Based on previous reports, showing that zirconium alloying to Ti1−xAlxN hard coatings can increase their thermal stability, we study in detail the interaction of bias potential and Al content on structure, hardness, thermal stability, and oxidation resistance of arc evaporated Ti1−x−yAlxZryN hard coatings. For moderate Al-contents, Ti0.49Al0.44Zr0.07N, their structure is single-phase cubic and their hardness remains at ~35GPa upon annealing in vacuum to 900°C, when prepared with −40 and −80V bias. Contrary, the coatings deposited with −120V bias experience already for annealing temperatures above 700°C a hardness reduction from the as deposited value of ~40GPa. The higher Al-containing Ti0.39Al0.54Zr0.07N coatings are mixed cubic and hexagonal wurtzite type structured, and with increasing bias potential the cubic phase fraction increases. Whereas the coatings prepared with −120V bias exhibit an almost constant hardness of ~25GPa upon annealing to 900°C, their counterparts prepared with lower bias, experience even a slight increase in hardness, due to the formation of well defined crystallites.
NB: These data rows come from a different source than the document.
`config.mk`:
```
export PLATFORM = sky130hd
export DESIGN_NAME = mitc_core
export DESIGN_NICKNAME = d
export VERILOG_FILES = /design/src/mitc_pkg.sv /design/src/mitc_core.sv
export VERILOG_INCLUDE_DIRS = /design/src
export SDC_FILE = /design/constraint.sdc
export NUM_CORES = 1
export LEC_CHECK = 0
export BUFFER_PORTS_ARGS = -buffer_cell sky130_fd_sc_hd__buf_2
export CAP_MARGIN = 20
export CELL_PAD_IN_SITES_DETAIL_PLACEMENT = 1
export CELL_PAD_IN_SITES_GLOBAL_PLACEMENT = 1
export CORE_ASPECT_RATIO = 0.7
export CORE_MARGIN = 3
export CORE_UTILIZATION = 45
export DETAILED_ROUTE_END_ITERATION = 8
export PLACE_DENSITY = 0.8
export SYNTH_ARGS = -nofsm -noshare
export SYNTH_HDL_FRONTEND = slang
export SYNTH_SLANG_ARGS = --single-unit
```
`constraint.sdc`:
```
create_clock -name clk_sys -period 4.8 [get_ports clk_sys]
set_input_delay 0.48 -clock clk_sys [delete_from_list [all_inputs] [get_ports clk_sys]]
set_output_delay 0.48 -clock clk_sys [all_outputs]
set_load 0.005 [all_outputs]
```
`src/mitc_defs.svh`:
```
// Purpose: constants for the instruction timing core
// Assumes: 16-bit instruction word, 13-bit program counter
// Notes: opcode field layout is local to this core
`ifndef MITC_DEFS_SVH
`define MITC_DEFS_SVH
`define MITC_CLK_PER_ICYC 4
`define MITC_PC_W 13
`define MITC_STACK_DEPTH 8
`define MITC_PC_RST 13'h0000
// Opcode layout: [15:12] class, [11:8] sub, [7:0] operand/immediate
`define MITC_OP_HI 15
`define MITC_OP_LO 12
`define MITC_SUB_HI 11
`define MITC_SUB_LO 8
`define MITC_DST_BIT 11
`define MITC_TGT_HI 12
`endif

```
`src/mitc_pkg.sv`:
```
// Purpose: types for the instruction timing core
// Assumes: opcode classes as encoded in instr[15:12]
// Notes: none
package mitc_pkg;
  typedef enum logic [3:0] {
    MITC_OP_NOP, MITC_OP_ADD, MITC_OP_SUB, MITC_OP_AND, MITC_OP_OR, MITC_OP_XOR,
    MITC_OP_INVERT, MITC_OP_INC, MITC_OP_MINUS1, MITC_OP_ROT, MITC_OP_SZ, MITC_OP_SBIT,
    MITC_OP_BRANCH, MITC_OP_CALL, MITC_OP_EXIT, MITC_OP_TBL
  } mitc_op_e;
  typedef enum logic [1:0] {MITC_ST_FETCH, MITC_ST_EXEC, MITC_ST_EXTRA} mitc_st_e;
endpackage

```
`src/mitc_core.sv`:
```
// Summary of operation
// - Most instructions one cycle; branch, call, return, table read take two.
// - Each instruction cycle is exactly four system clock periods.
// - Writing program counter low byte jumps there and costs one extra cycle.
// - Taken skip costs one extra cycle; untaken skip costs one.
// - Logical operations set zero flag when result is zero.
// - Return resumes at address right after the entering call.
// - Add sets carry above 255; subtract clears carry below zero (carry is not-borrow).
// - Increment and decrement change the operand by exactly one.
// - Rotates shift one bit; through-carry forms rotate via carry.
// - Conditional skips test memory value or bit, then run or skip next.
// - Unconditional jump moves to target without saving return address.
// Purpose: execution and timing of an 8-bit core
// Assumes: program word and operand byte valid during the instruction cycle
// Notes: instr[11] selects result to memory (1) or accumulator (0)
`timescale 1ns/1ns
`include "mitc_defs.svh"
module mitc_core
  import mitc_pkg::*;
#(
  parameter int PC_W = `MITC_PC_W,
  parameter int DEPTH = `MITC_STACK_DEPTH
)(
  input wire logic clk_sys,
  input wire logic srst,
  input wire logic [15:0] instr,
  input wire logic [7:0] mem_rdata,
  input wire logic pc_low_wr,
  output logic [PC_W-1:0] pc_q,
  output logic [7:0] acc_q,
  output logic [7:0] mem_wdata_q,
  output logic mem_we_q,
  output logic zero_q,
  output logic carry_q,
  output logic icyc_q,
  output logic busy_extra_q,
  output logic stack_err_q
);
  // ==========================================
  // Instruction cycle divider
  logic [1:0] phase_q;
  logic [1:0] phase_d;
  wire icyc_end = (phase_q == 2'(`MITC_CLK_PER_ICYC - 1));
  assign phase_d = icyc_end ? 2'h0 : phase_q + 2'h1;

  // ==========================================
  // Decode
  wire mitc_op_e op = mitc_op_e'(instr[`MITC_OP_HI:`MITC_OP_LO]);
  wire [3:0] sub = instr[`MITC_SUB_HI:`MITC_SUB_LO];
  wire [7:0] imm = instr[7:0];
  wire to_mem = instr[`MITC_DST_BIT];
  wire [PC_W-1:0] tgt = instr[PC_W-1:0];
  wire [7:0] opnd = sub[2] ? imm : mem_rdata;
  wire [PC_W-1:0] pc_next = pc_q + PC_W'(1);

  // ==========================================
  // Datapath
  wire use_c = sub[0];
  wire [8:0] add_r = {1'b0, acc_q} + {1'b0, opnd} + {8'h00, use_c & carry_q};
  wire [8:0] sub_r = {1'b0, acc_q} - {1'b0, opnd} - {8'h00, use_c & ~carry_q};
  wire [7:0] inc_r = mem_rdata + 8'h01;
  wire [7:0] minus_r = mem_rdata - 8'h01;
  wire [7:0] rot_r;
  wire rot_c;
  // sub[1]: left, sub[0]: through carry
  assign rot_r = sub[1] ? {mem_rdata[6:0], sub[0] ? carry_q : mem_rdata[7]}
                        : {sub[0] ? carry_q : mem_rdata[0], mem_rdata[7:1]};
  assign rot_c = sub[1] ? mem_rdata[7] : mem_rdata[0];

  logic [7:0] res;
  logic res_valid;
  always_comb
  begin
    res = 8'h00;
    res_valid = 1'b1;
    case (op)
      MITC_OP_ADD: res = add_r[7:0];
      MITC_OP_SUB: res = sub_r[7:0];
      MITC_OP_AND: res = acc_q & opnd;
      MITC_OP_OR: res = acc_q | opnd;
      MITC_OP_XOR: res = acc_q ^ opnd;
      MITC_OP_INVERT: res = ~mem_rdata;
      MITC_OP_INC: res = inc_r;
      MITC_OP_MINUS1: res = minus_r;
      MITC_OP_ROT: res = rot_r;
      default: res_valid = 1'b0;
    endcase
  end
  wire logic_op = (op == MITC_OP_AND) || (op == MITC_OP_OR) || (op == MITC_OP_XOR) ||
                  (op == MITC_OP_INVERT);
  wire sets_z = logic_op || (op == MITC_OP_ADD) || (op == MITC_OP_SUB) ||
                (op == MITC_OP_INC) || (op == MITC_OP_MINUS1);
  // Skip tests: zero after inc/dec/test, or nonzero, by sub[1:0]; or bit by sub[2:0]
  logic skip_sz;
  always_comb
  begin
    case (sub[1:0])
      2'h0: skip_sz = (mem_rdata == 8'h00);
      2'h1: skip_sz = (inc_r == 8'h00);
      2'h2: skip_sz = (minus_r == 8'h00);
      default: skip_sz = (mem_rdata != 8'h00);
    endcase
  end
  wire skip_bit = (mem_rdata[sub[2:0]] == sub[3]);
  wire skip_take = (op == MITC_OP_SZ) ? skip_sz : (op == MITC_OP_SBIT) ? skip_bit : 1'b0;
  wire sz_wr = (op == MITC_OP_SZ) && (sub[1:0] == 2'h1 || sub[1:0] == 2'h2) && to_mem;

  // ==========================================
  // Return stack
  logic [PC_W-1:0] stack_q [DEPTH];
  logic [$clog2(DEPTH):0] sp_q;
  wire do_call = icyc_end && !busy_extra_q && (op == MITC_OP_CALL);
  wire do_exit = icyc_end && !busy_extra_q && (op == MITC_OP_EXIT);
  wire [PC_W-1:0] exit_addr = stack_q[sp_q[$clog2(DEPTH)-1:0] - 1'b1];
  // Overflow wraps the oldest entry; flagged, not blocked
  always_ff @(posedge clk_sys)
  begin
    if (do_call)
      stack_q[sp_q[$clog2(DEPTH)-1:0]] <= pc_next;
  end

  // ==========================================
  // Sequencing
  wire two_cyc = (op == MITC_OP_BRANCH) || (op == MITC_OP_CALL) || (op == MITC_OP_EXIT) ||
                 (op == MITC_OP_TBL) || pc_low_wr || skip_take;
  logic [PC_W-1:0] pc_d;
  always_comb
  begin
    pc_d = pc_q;
    if (icyc_end && !busy_extra_q)
    begin
      case (op)
        MITC_OP_BRANCH: pc_d = tgt;
        MITC_OP_CALL: pc_d = tgt;
        MITC_OP_EXIT: pc_d = exit_addr;
        default: pc_d = pc_low_wr ? {pc_q[PC_W-1:8], res}
                                  : skip_take ? pc_q + PC_W'(2) : pc_next;
      endcase
    end
  end

  always_ff @(posedge clk_sys)
  begin
    if (srst)
    begin
      phase_q <= 2'h0;
      pc_q <= `MITC_PC_RST;
      acc_q <= 8'h00;
      mem_wdata_q <= 8'h00;
      mem_we_q <= 1'b0;
      zero_q <= 1'b0;
      carry_q <= 1'b0;
      icyc_q <= 1'b0;
      busy_extra_q <= 1'b0;
      sp_q <= '0;
      stack_err_q <= 1'b0;
    end
    else
    begin
      phase_q <= phase_d;
      icyc_q <= icyc_end;
      mem_we_q <= 1'b0;
      pc_q <= pc_d;
      if (icyc_end && busy_extra_q)
        busy_extra_q <= 1'b0;
      else if (icyc_end)
      begin
        busy_extra_q <= two_cyc;
        if (res_valid && (to_mem || pc_low_wr))
        begin
          mem_wdata_q <= res;
          mem_we_q <= 1'b1;
        end
        else if (res_valid)
          acc_q <= res;
        if (sz_wr)
        begin
          mem_wdata_q <= (sub[1:0] == 2'h1) ? inc_r : minus_r;
          mem_we_q <= 1'b1;
        end
        if (sets_z)
          zero_q <= (res == 8'h00);
        if (op == MITC_OP_ADD)
          carry_q <= add_r[8];
        else if (op == MITC_OP_SUB)
          carry_q <= ~sub_r[8];
        else if (op == MITC_OP_ROT && sub[0])
          carry_q <= rot_c;
        if (do_call)
        begin
          sp_q <= (sp_q == DEPTH[$clog2(DEPTH):0]) ? sp_q : sp_q + 1'b1;
          if (sp_q == DEPTH[$clog2(DEPTH):0])
            stack_err_q <= 1'b1;
        end
        else if (do_exit)
        begin
          if (sp_q == '0)
            stack_err_q <= 1'b1;
          else
            sp_q <= sp_q - 1'b1;
        end
      end
    end
  end
endmodule

```
==> impl_results.md <==
* Period Utilization, post-route at 79.52%
* Die H at 124.4 µm
* Power Density at 304.6 nW/µm²
* CTS buffer count at 17
* Cell count after synthesis at 824
* Initial DRC Count at 774
* Critical Path RT at 5150 ps
* CP Launch Type: input pin
* Die area at 21,780 µm²
* Via density at 6.424
* Cell variety after synth at 83
* FMAX at 262.0 MHz
* Synth Flop Type: edfxtp_1
* Tmin final at 3817 ps
* Worst slew margin at 28.29%
* Max VDD drop at 0.2614 mV
* TNS Setup at 0 ps
* Share of layout cells above drive strength 1 at 19.80%
* Clk slew on worst S/H paths at 70 ps
* ANT cells at 0
* Hold Violations, Final at 0
* Worst hold margin at 440.1 ps
* Core box area at 19,290 µm²
* # placed instances at 1,111
* RSZ-0062 raised after global routing: false
* Class of the worst hold path: reg2reg
* R2R Path Start: acc_q[0]$_SDFFE_PP0P_
* Synth cell count leaders: edfxtp_1 (104), nor2_1 (66), a21oi_1 (44), mux2i_1 (44), ha_1 (42)
* Total track usage at 27.76%
* Compound-gate portion of the synthesized area at 14.96%
* Max-Cap Viols at 0
* Post-synthesis simple-gate area fraction at 12.90%
* Initial antenna violation count at 0
* CTS tree: yes
* Synth area leader: edfxtp_1
* Final wirelength at 30.11 mm
* Final setup vio count at 0
* Static leakage at 3.739 nW
* DRC errors left at 0
* Hold buffers post-CTS at 0
* Synth area leaders: edfxtp_1 (35%), dfxtp_1 (9.1%), mux4_2 (7.0%)
* Via count at 7,343
* Clk_lat worst skew at 430 ps
* Arrival @ worst endpoint at 4170 ps
* Main combinational cell family by area after synthesis: compound AO/OA/AOI/OAI gates
* Slew Viols, Final at 0
* NumNets Final at 940
* CP max FO at 15
* Yosys top cell area share at 34.67%
* H-tree depth at 4
* Post-route ant nets at 0
* Crit path kind: in2reg
* Post-synth EDFFs at 104
* Sequential share of the synthesized area at 43.78%
* Non-Filler Instances at 1,143
* Boundary Pins at 62
* Clock sinks at 145
* Syn-to-layout area delta at 11.99%
* Worst clock skew at 12.84 ps
* Net Count, Synth at 898
* CP endpoint kind: flip-flop
* Status: finished, final reports clean
* Setup bufs post-CTS at 0
* Floorplan row count at 42
* Buffers on Ports at 61
* Syn_area_per_cell at 10.93 µm²
* CTS resizes at 0
* Post-Syn Area at 9007 µm²
* Largest net degree at the start of global routing at 39
* DR WL/cell at 26.35 µm
* Routability Congestion at 0.9609
* Yosys reg bits at 145
* First-pass GRT wire length at 46.26 mm
* Initial core utilization at 46.70%
* Post-Synth XOR/XNOR Area at 3.598%
* DP HPWL at 21.44 mm
* Ys Warns at 0
* Count leader, synth: edfxtp_1
* Vias in the first global route at 7,388
* Pre-Repair DR Iteration Count at 5
* Synth Area in Adders at 6.945%
* CP startpoint: mem_rdata[1]
* Root buf cell: clkbuf_16
* Gr ovfl total at 0
* Worst Min Path Start: phase_q[0]$_SDFF_PP0_
* Die Wd at 175.1 µm
* Ys async rst share at 0%
* Worst-margin pin slew at 1076 ps
* Clock buffer depth at 2
* Post-synthesis mux area share at 12.68%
However, only single-phased cubic structured Ti0.49Al0.44Zr0.07N coatings are able to withstand an oxidation treatment for 20h in ambient air at 850°C due to the formation of a dense, protective Al2O3 based outer oxide scale. Their oxidation resistance decreases with increasing bias potential, due to the increased defect density and thus promoted diffusion. Based on our studies we can conclude, that although the droplet-size decreases and the as deposited hardness increases with increasing bias potential, their thermal stability and especially oxidation resistance decrease.